→ **Available data**
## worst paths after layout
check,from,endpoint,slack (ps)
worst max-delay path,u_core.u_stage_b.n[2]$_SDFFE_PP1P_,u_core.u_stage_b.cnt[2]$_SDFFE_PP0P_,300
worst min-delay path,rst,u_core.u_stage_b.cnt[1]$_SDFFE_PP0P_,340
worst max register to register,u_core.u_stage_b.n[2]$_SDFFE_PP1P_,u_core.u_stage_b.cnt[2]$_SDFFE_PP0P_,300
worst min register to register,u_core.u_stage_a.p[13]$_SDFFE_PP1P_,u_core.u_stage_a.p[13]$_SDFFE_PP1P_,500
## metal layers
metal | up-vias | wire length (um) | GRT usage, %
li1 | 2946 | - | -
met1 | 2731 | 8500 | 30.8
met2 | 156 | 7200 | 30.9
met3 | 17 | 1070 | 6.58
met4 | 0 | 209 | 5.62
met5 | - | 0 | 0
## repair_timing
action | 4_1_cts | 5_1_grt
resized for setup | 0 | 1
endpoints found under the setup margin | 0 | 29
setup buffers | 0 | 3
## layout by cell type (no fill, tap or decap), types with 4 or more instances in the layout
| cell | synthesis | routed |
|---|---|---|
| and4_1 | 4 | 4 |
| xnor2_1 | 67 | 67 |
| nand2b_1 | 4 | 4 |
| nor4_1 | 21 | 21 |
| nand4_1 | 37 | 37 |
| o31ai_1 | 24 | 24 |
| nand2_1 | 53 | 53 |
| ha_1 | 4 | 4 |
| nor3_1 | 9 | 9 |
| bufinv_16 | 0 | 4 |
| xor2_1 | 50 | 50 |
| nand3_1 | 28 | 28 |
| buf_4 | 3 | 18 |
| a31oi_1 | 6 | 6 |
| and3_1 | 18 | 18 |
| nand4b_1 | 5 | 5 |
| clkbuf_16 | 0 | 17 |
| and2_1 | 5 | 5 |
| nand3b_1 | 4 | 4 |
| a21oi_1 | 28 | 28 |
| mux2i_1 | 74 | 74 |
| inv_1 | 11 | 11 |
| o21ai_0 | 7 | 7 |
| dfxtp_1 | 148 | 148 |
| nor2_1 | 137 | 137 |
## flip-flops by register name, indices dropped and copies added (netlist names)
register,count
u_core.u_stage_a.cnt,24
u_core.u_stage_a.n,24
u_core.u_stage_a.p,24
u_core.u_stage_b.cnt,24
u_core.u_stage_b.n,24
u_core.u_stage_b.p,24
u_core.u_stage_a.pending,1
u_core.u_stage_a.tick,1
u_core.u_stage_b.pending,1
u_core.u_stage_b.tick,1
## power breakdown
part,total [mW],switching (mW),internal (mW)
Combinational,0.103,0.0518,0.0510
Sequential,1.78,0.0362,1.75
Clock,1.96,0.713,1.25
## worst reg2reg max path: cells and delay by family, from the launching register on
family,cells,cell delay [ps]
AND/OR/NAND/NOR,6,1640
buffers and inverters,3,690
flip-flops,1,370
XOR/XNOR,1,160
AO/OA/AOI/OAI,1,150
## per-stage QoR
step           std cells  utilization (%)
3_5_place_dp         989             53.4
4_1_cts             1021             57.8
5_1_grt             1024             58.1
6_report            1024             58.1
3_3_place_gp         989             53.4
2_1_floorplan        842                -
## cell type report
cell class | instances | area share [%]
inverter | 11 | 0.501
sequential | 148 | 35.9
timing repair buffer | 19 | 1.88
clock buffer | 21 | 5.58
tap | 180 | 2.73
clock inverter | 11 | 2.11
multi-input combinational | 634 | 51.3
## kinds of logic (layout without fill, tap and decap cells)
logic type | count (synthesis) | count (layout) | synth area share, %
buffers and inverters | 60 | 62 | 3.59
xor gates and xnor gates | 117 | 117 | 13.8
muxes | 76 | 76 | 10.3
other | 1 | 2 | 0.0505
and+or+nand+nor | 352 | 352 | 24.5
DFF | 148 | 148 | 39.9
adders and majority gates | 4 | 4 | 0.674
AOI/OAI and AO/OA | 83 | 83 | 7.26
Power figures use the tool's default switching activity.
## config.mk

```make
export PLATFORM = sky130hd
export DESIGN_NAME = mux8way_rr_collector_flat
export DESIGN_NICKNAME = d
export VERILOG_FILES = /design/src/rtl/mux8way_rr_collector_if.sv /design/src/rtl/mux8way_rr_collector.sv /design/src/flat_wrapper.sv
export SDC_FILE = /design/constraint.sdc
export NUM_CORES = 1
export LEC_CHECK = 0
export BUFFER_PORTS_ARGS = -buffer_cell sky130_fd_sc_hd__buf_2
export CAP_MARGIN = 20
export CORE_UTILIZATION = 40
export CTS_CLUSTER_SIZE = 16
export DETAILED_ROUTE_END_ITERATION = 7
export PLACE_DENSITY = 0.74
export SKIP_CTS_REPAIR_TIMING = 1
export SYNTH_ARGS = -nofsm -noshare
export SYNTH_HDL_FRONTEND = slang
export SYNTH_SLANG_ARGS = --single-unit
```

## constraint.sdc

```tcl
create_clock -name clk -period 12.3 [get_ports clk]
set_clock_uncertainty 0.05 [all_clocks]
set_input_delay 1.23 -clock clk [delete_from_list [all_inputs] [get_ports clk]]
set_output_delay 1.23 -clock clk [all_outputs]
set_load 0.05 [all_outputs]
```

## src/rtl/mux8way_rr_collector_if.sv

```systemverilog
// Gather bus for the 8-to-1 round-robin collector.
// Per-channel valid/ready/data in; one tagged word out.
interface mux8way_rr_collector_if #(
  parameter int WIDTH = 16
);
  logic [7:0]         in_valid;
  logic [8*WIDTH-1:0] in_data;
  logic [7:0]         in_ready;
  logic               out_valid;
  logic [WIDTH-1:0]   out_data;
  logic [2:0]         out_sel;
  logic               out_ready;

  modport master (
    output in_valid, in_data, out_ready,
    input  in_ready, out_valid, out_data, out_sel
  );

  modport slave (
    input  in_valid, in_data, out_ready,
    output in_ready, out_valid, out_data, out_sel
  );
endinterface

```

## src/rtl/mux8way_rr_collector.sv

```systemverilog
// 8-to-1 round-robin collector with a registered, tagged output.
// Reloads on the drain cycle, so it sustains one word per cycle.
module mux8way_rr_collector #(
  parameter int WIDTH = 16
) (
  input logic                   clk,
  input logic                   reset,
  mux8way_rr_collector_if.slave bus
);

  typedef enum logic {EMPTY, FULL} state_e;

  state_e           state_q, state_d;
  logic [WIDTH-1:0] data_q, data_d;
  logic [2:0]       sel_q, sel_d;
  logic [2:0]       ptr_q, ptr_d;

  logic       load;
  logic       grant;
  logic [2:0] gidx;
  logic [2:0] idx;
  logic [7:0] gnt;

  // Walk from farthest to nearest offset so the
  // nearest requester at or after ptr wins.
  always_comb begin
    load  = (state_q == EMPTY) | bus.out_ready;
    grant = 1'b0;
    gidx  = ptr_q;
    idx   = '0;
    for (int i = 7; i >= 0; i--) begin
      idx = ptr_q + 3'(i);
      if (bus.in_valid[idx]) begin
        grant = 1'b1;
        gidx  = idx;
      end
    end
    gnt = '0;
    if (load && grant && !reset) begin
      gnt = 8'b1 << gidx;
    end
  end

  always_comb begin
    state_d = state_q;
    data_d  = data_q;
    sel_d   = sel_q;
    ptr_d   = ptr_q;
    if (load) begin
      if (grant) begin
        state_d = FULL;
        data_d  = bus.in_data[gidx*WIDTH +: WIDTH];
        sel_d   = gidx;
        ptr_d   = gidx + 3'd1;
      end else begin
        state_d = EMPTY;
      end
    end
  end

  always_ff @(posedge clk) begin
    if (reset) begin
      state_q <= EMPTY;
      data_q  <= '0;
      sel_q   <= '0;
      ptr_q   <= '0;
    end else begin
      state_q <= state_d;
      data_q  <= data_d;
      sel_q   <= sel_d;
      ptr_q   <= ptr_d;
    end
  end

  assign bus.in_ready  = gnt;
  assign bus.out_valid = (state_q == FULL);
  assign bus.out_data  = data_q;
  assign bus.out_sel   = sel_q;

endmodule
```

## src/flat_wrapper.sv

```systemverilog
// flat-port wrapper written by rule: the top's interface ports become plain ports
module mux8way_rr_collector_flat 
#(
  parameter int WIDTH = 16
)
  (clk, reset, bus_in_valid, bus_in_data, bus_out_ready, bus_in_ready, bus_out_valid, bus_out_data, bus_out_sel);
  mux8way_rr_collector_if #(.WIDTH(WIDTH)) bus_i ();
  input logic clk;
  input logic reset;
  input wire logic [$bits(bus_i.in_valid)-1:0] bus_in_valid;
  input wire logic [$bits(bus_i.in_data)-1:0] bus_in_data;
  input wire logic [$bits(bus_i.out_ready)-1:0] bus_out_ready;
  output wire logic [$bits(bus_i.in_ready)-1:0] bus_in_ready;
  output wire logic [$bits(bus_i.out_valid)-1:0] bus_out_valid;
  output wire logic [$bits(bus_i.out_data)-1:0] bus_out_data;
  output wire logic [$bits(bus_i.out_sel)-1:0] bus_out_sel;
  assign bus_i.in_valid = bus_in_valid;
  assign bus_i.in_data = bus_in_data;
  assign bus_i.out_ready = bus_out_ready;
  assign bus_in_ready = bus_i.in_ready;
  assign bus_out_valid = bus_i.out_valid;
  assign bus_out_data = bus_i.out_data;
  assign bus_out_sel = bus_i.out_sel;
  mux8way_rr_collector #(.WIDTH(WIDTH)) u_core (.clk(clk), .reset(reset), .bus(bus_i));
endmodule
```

→ **Action item**
Every line from the line containing "xor2_1 | 50 | 50 |" through the line containing "dfxtp_1 | 148 | 148 |" in the records above must be retyped exactly. Leave out the rest.

→ **Solution below**
| xor2_1 | 50 | 50 |
| nand3_1 | 28 | 28 |
| buf_4 | 3 | 18 |
| a31oi_1 | 6 | 6 |
| and3_1 | 18 | 18 |
| nand4b_1 | 5 | 5 |
| clkbuf_16 | 0 | 17 |
| and2_1 | 5 | 5 |
| nand3b_1 | 4 | 4 |
| a21oi_1 | 28 | 28 |
| mux2i_1 | 74 | 74 |
| inv_1 | 11 | 11 |
| o21ai_0 | 7 | 7 |
| dfxtp_1 | 148 | 148 |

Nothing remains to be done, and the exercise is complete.